* _DATA PROVIDED_:
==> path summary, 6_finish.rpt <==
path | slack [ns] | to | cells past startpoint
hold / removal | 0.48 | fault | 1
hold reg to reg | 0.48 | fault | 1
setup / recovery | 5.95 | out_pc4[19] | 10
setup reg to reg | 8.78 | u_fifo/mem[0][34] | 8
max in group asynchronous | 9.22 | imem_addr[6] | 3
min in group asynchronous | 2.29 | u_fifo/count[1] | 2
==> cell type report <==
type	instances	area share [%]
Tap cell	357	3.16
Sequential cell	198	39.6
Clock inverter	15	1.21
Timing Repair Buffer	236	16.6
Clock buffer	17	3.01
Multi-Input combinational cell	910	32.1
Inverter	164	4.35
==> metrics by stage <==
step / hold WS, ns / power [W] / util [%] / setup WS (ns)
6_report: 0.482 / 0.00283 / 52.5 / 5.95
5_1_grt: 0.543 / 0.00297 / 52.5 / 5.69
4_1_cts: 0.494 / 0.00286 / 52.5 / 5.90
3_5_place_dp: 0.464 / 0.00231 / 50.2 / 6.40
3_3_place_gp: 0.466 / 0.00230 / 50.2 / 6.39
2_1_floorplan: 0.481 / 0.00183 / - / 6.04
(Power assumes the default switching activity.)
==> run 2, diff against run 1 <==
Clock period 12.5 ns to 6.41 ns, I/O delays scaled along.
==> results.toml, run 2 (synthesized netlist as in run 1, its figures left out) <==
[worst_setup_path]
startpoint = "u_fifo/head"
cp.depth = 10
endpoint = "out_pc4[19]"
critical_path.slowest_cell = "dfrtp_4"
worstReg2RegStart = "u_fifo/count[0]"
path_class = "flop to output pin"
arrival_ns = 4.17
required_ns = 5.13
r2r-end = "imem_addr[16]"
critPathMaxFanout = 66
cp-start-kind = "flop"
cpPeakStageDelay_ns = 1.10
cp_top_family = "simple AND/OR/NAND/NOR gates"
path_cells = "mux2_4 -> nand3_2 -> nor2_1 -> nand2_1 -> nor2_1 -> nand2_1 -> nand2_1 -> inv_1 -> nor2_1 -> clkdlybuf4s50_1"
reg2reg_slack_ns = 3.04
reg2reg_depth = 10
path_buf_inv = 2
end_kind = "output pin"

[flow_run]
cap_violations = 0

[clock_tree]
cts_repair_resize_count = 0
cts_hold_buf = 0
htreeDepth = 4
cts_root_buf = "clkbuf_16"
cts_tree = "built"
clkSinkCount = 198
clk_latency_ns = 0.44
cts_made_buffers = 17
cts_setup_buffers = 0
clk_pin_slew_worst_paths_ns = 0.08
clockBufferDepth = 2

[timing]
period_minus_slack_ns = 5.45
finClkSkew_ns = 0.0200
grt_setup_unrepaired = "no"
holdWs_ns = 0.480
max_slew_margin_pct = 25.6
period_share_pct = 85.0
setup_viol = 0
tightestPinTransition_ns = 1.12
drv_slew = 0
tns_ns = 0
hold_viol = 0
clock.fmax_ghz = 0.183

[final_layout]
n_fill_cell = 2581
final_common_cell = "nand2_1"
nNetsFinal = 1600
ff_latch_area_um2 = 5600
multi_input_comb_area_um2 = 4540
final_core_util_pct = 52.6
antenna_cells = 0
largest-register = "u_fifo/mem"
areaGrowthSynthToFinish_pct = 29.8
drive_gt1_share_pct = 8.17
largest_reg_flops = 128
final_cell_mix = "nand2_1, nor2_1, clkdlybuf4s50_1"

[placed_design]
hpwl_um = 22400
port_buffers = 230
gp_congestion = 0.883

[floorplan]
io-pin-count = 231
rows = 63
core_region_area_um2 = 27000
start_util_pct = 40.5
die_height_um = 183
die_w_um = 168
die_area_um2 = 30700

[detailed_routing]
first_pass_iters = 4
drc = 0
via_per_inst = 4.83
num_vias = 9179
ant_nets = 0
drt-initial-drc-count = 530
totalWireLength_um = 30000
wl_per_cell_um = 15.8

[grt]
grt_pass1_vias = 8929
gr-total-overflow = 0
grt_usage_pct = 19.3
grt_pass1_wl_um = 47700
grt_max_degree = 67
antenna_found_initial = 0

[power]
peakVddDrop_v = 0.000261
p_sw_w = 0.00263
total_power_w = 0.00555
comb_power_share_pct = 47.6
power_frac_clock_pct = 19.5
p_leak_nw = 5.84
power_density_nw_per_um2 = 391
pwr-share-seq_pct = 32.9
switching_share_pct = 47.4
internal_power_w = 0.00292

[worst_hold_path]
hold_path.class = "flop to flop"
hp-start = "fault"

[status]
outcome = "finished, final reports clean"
`config.mk`:
```
export PLATFORM = sky130hd
export DESIGN_NAME = alu_arbiter_flat
export DESIGN_NICKNAME = d
export VERILOG_FILES = /design/src/rtl/alu_arbiter_if.sv /design/src/rtl/alu_arbiter.sv /design/src/flat_wrapper.sv
export SDC_FILE = /design/constraint.sdc
export NUM_CORES = 1
export LEC_CHECK = 0
export CORE_MARGIN = 3
export CORE_UTILIZATION = 38
export CTS_BUF_LIST = sky130_fd_sc_hd__clkbuf_16
export CTS_CLUSTER_SIZE = 25
export DETAILED_ROUTE_END_ITERATION = 8
export GPL_ROUTABILITY_DRIVEN = 0
export GPL_TIMING_DRIVEN = 0
export PLACE_DENSITY = 0.75
export RECOVER_POWER = 50
export SYNTH_ARGS = -nofsm -noshare
export SYNTH_HDL_FRONTEND = slang
export SYNTH_SLANG_ARGS = --single-unit
```
`constraint.sdc`:
```
create_clock -name clk -period 2.15 [get_ports clk]
set_clock_uncertainty 0.2 [all_clocks]
set_input_delay 0.43 -clock clk [delete_from_list [all_inputs] [get_ports clk]]
set_output_delay 0.43 -clock clk [all_outputs]
set_load 0.01 [all_outputs]
```
`src/rtl/alu_arbiter_if.sv`:
```
// Bus bundle between the two ALU requesters, the shared ALU and the arbiter.
// The arbiter takes the slave view; the requesters and the ALU take the master view.
interface alu_arbiter_if;
  logic        req0, req1;
  logic [3:0]  op0, op1;
  logic [31:0] a0, b0, a1, b1;
  logic        gnt0, gnt1;
  logic        done0, done1;
  logic [31:0] result0, result1;
  logic        z0, z1;
  logic        err0, err1;
  logic [31:0] alu_a, alu_b;
  logic [3:0]  alu_ctrl;
  logic        alu_en;
  logic [31:0] alu_c;
  logic        busy;

  modport slave (
    input  req0, req1, op0, op1, a0, b0, a1, b1, alu_c,
    output gnt0, gnt1, done0, done1, result0, result1, z0, z1, err0, err1,
           alu_a, alu_b, alu_ctrl, alu_en, busy
  );

  modport master (
    output req0, req1, op0, op1, a0, b0, a1, b1, alu_c,
    input  gnt0, gnt1, done0, done1, result0, result1, z0, z1, err0, err1,
           alu_a, alu_b, alu_ctrl, alu_en, busy
  );
endinterface

```
`src/rtl/alu_arbiter.sv`:
```
// Round-robin two-port arbiter/sequencer for the shared ALU: grants one request,
// drives the ALU bus for ALU_LAT cycles and returns a registered result per port.
module alu_arbiter #(
  parameter int unsigned ALU_LAT = 2
) (
  input  logic         clk,
  input  logic         rst_n,
  alu_arbiter_if.slave bus
);
  typedef enum logic [1:0] {IDLE, ISSUE, WAIT, DONE} state_t;

  state_t      state;
  logic        last;
  logic        port;
  logic [3:0]  cnt;

  logic        any_req, pick, legal, finish, fin_port, fin_err;
  logic [3:0]  sel_op;
  logic [31:0] sel_a, sel_b, fin_res;

  always_comb begin
    any_req = bus.req0 | bus.req1;
    pick    = (bus.req0 & bus.req1) ? ~last : bus.req1;
    sel_op  = pick ? bus.op1 : bus.op0;
    sel_a   = pick ? bus.a1  : bus.a0;
    sel_b   = pick ? bus.b1  : bus.b0;
    legal   = (sel_op >= 4'd1) && (sel_op <= 4'd9);
    // Two ways to complete: an illegal grant straight from IDLE, or the last WAIT cycle.
    finish   = ((state == IDLE) && any_req && !legal) || ((state == WAIT) && (cnt == 4'd1));
    fin_port = (state == IDLE) ? pick : port;
    fin_err  = (state == IDLE);
    fin_res  = (state == IDLE) ? 32'd0 : bus.alu_c;
  end

  always_ff @(posedge clk or negedge rst_n) begin
    if (!rst_n) begin
      state       <= IDLE;
      last        <= 1'b1;
      port        <= 1'b0;
      cnt         <= '0;
      bus.gnt0    <= 1'b0;
      bus.gnt1    <= 1'b0;
      bus.done0   <= 1'b0;
      bus.done1   <= 1'b0;
      bus.result0 <= '0;
      bus.result1 <= '0;
      bus.z0      <= 1'b0;
      bus.z1      <= 1'b0;
      bus.err0    <= 1'b0;
      bus.err1    <= 1'b0;
      bus.alu_a   <= '0;
      bus.alu_b   <= '0;
      bus.alu_ctrl<= '0;
      bus.alu_en  <= 1'b0;
      bus.busy    <= 1'b0;
    end else begin
      case (state)
        IDLE: if (any_req) begin
          port     <= pick;
          last     <= pick;
          bus.gnt0 <= ~pick;
          bus.gnt1 <= pick;
          bus.busy <= 1'b1;
          if (legal) begin
            // The ALU bus registers double as the operand latch and hold until the next issue.
            bus.alu_a    <= sel_a;
            bus.alu_b    <= sel_b;
            bus.alu_ctrl <= sel_op;
            bus.alu_en   <= 1'b1;
            state        <= ISSUE;
          end else begin
            state <= DONE;
          end
        end
        ISSUE: begin
          bus.alu_en <= 1'b0;
          cnt        <= 4'(ALU_LAT);
          state      <= WAIT;
        end
        WAIT: begin
          cnt <= cnt - 4'd1;
          if (cnt == 4'd1) state <= DONE;
        end
        DONE: begin
          bus.done0 <= 1'b0;
          bus.done1 <= 1'b0;
          bus.gnt0  <= 1'b0;
          bus.gnt1  <= 1'b0;
          bus.busy  <= 1'b0;
          state     <= IDLE;
        end
        default: state <= IDLE;
      endcase

      if (finish) begin
        if (fin_port) begin
          bus.done1   <= 1'b1;
          bus.result1 <= fin_res;
          bus.z1      <= (fin_res == 32'd0);
          bus.err1    <= fin_err;
        end else begin
          bus.done0   <= 1'b1;
          bus.result0 <= fin_res;
          bus.z0      <= (fin_res == 32'd0);
          bus.err0    <= fin_err;
        end
      end
    end
  end
endmodule

```
`src/flat_wrapper.sv`:
```
// flat-port wrapper written by rule: the top's interface ports become plain ports
module alu_arbiter_flat 
#(
  parameter int unsigned ALU_LAT = 2
)
  (clk, rst_n, bus_req0, bus_req1, bus_op0, bus_op1, bus_a0, bus_b0, bus_a1, bus_b1, bus_alu_c, bus_gnt0, bus_gnt1, bus_done0, bus_done1, bus_result0, bus_result1, bus_z0, bus_z1, bus_err0, bus_err1, bus_alu_a, bus_alu_b, bus_alu_ctrl, bus_alu_en, bus_busy);
  alu_arbiter_if bus_i ();
  input  logic clk;
  input  logic rst_n;
  input wire logic [$bits(bus_i.req0)-1:0] bus_req0;
  input wire logic [$bits(bus_i.req1)-1:0] bus_req1;
  input wire logic [$bits(bus_i.op0)-1:0] bus_op0;
  input wire logic [$bits(bus_i.op1)-1:0] bus_op1;
  input wire logic [$bits(bus_i.a0)-1:0] bus_a0;
  input wire logic [$bits(bus_i.b0)-1:0] bus_b0;
  input wire logic [$bits(bus_i.a1)-1:0] bus_a1;
  input wire logic [$bits(bus_i.b1)-1:0] bus_b1;
  input wire logic [$bits(bus_i.alu_c)-1:0] bus_alu_c;
  output wire logic [$bits(bus_i.gnt0)-1:0] bus_gnt0;
  output wire logic [$bits(bus_i.gnt1)-1:0] bus_gnt1;
  output wire logic [$bits(bus_i.done0)-1:0] bus_done0;
  output wire logic [$bits(bus_i.done1)-1:0] bus_done1;
  output wire logic [$bits(bus_i.result0)-1:0] bus_result0;
  output wire logic [$bits(bus_i.result1)-1:0] bus_result1;
  output wire logic [$bits(bus_i.z0)-1:0] bus_z0;
  output wire logic [$bits(bus_i.z1)-1:0] bus_z1;
  output wire logic [$bits(bus_i.err0)-1:0] bus_err0;
  output wire logic [$bits(bus_i.err1)-1:0] bus_err1;
  output wire logic [$bits(bus_i.alu_a)-1:0] bus_alu_a;
  output wire logic [$bits(bus_i.alu_b)-1:0] bus_alu_b;
  output wire logic [$bits(bus_i.alu_ctrl)-1:0] bus_alu_ctrl;
  output wire logic [$bits(bus_i.alu_en)-1:0] bus_alu_en;
  output wire logic [$bits(bus_i.busy)-1:0] bus_busy;
  assign bus_i.req0 = bus_req0;
  assign bus_i.req1 = bus_req1;
  assign bus_i.op0 = bus_op0;
  assign bus_i.op1 = bus_op1;
  assign bus_i.a0 = bus_a0;
  assign bus_i.b0 = bus_b0;
  assign bus_i.a1 = bus_a1;
  assign bus_i.b1 = bus_b1;
  assign bus_i.alu_c = bus_alu_c;
  assign bus_gnt0 = bus_i.gnt0;
  assign bus_gnt1 = bus_i.gnt1;
  assign bus_done0 = bus_i.done0;
  assign bus_done1 = bus_i.done1;
  assign bus_result0 = bus_i.result0;
  assign bus_result1 = bus_i.result1;
  assign bus_z0 = bus_i.z0;
  assign bus_z1 = bus_i.z1;
  assign bus_err0 = bus_i.err0;
  assign bus_err1 = bus_i.err1;
  assign bus_alu_a = bus_i.alu_a;
  assign bus_alu_b = bus_i.alu_b;
  assign bus_alu_ctrl = bus_i.alu_ctrl;
  assign bus_alu_en = bus_i.alu_en;
  assign bus_busy = bus_i.busy;
  alu_arbiter #(.ALU_LAT(ALU_LAT)) u_core (.clk(clk), .rst_n(rst_n), .bus(bus_i));
endmodule
```
# Word level (Yosys, flattened, before mapping)
# Index checks and enable logic that the tools add are counted.
[classes]
n_addsub = 1
n_lt_le_gt_ge = 2
eq_ne = 7
n_mux = 26
bitwise = 5
reduce_logical = 18
[op_table]
columns = ["op", "n"]
rows = [
  ["two-way mux 32 bit", 3],
  ["zero test 32 bit", 1],
  ["two-way mux 1 bit", 13],
  ["AND reduction 2 bit", 5],
  ["one-hot mux 1 bit (2 select lines)", 4],
  ["one-hot mux 2 bit (4 select lines)", 1],
  ["one-hot mux 4 bit (2 select lines)", 1],
  ["two-way mux 2 bit", 3],
  ["AND reduction 3 bit", 2],
  ["nonzero test 2 bit", 3],
  ["equality test 2 bit, second input constant", 2],
  ["equality test 4 x 1 -> 1 bit, second input constant", 1],
  ["greater-or-equal comparator 4 x 1 -> 1 bit, second input constant", 1],
  ["less-or-equal comparator 4 bit, second input constant", 1],
  ["logical AND 1 bit", 4],
  ["two-way mux 4 bit", 1],
  ["inequality test 2 x 1 -> 1 bit, second input constant", 2],
  ["subtractor 4 x 1 -> 4 bit, second input constant", 1],
  ["inverter 1 bit", 3],
  ["equality test 2 x 1 -> 1 bit, second input constant", 1],
  ["zero test 2 bit", 1],
  ["inequality test 2 bit, second input constant", 1],
  ["AND 1 bit", 1],
  ["zero test 1 bit", 1],
  ["2 further kinds", 2],
]
[totals]
register_bits = 150
inputBits = 172
out_inout_bits = 142

# Depth between registers and ports, before layout
# Gate-level depths: netlist of run 1.
[depth]
ltp_word = 9
depth_mapped = 9
depth_no_buf = 6

# Worst setup path before layout of run 1
# Ideal clock, no wire load.
[synth_timing]
path_type = "input-to-reg"
startpoint = "input port bus_op1[3]"
endpoint = "register u_core.bus.result0[10]"
setup_time_ns = 0.127
t_arrival_ns = 2.016
required_time_ns = 1.823
path_slack_ns = -0.194
cell_stages = 6
path_buffers = 2
path_cell_list = "or4_1 a211oi_2 o311a_1 buf_4 buf_6 mux2_1"
[synth_via]
elab_chain_cells = 7
elab_cells_between_ends = 8
[synth_rtl]
columns = ["item", "line_no", "source"]
rows = [
  ["start, declared", "flat_wrapper.sv:13", "input wire logic [$bits(bus_i.op1)-1:0] bus_op1;"],
  ["two-way mux 4 bit (*)", "alu_arbiter.sv:24", "sel_op = pick ? bus.op1 : bus.op0;"],
  ["greater-or-equal comparator 4 x 1 -> 1 bit / less-or-equal comparator 4 bit (equally long branches)", "alu_arbiter.sv:27", "legal = (sel_op >= 4'd1) && (sel_op <= 4'd9);"],
  ["logical AND 1 bit (*)", "alu_arbiter.sv:27", ""],
  ["zero test 1 bit (*)", "alu_arbiter.sv:29", "finish = ((state == IDLE) && any_req && !legal) || ((state == WAIT) && (cnt == 4'd1));"],
  ["logical AND 1 bit (*)", "alu_arbiter.sv:29", ""],
  ["logical OR 1 bit (*)", "alu_arbiter.sv:29", ""],
  ["AND reduction 2 bit (no line) (*)", "--", ""],
  ["end signal, assigned", "alu_arbiter.sv:103", "bus.result0 <= fin_res;"],
  ["end, declared", "alu_arbiter_if.sv:20", "output gnt0, gnt1, done0, done1, result0, result1, z0, z1, err0, err1,"],
]
# Every way passes the cells marked *; elsewhere a longest branch is shown, timed or not.
# A chain may end at the register's enable or synchronous reset.

# Worst setup path in the final report of run 1
[layout_timing]
startpoint = "register u_core.state[0]"
endpoint = "register u_core.bus.result0[11]"
[layout_via]
elab_chain_cells = 5
elab_cells_between_ends = 10
[layout_rtl]
columns = ["item", "line_no", "source"]
rows = [
  ["start, declared", "alu_arbiter.sv:12", "state_t state;"],
  ["start signal, assigned", "alu_arbiter.sv:37", "state <= IDLE;"],
  ["start signal, assigned", "alu_arbiter.sv:70", "state <= ISSUE;"],
  ["start signal, assigned", "alu_arbiter.sv:72", "state <= DONE;"],
  ["zero test 2 bit", "alu_arbiter.sv:29, alu_arbiter.sv:30, alu_arbiter.sv:32", ""],
  ["logical AND 1 bit (2 in a row)", "alu_arbiter.sv:29", ""],
  ["logical OR 1 bit", "alu_arbiter.sv:29", ""],
  ["AND reduction 2 bit (no line)", "--", ""],
]
# Several ways; a longest one is shown, not always the timed one.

* _WHAT THE TASK ASKS_: Find how many lines of the material carry the string "group". Only the number should be in the answer.

* _REPLY_: 2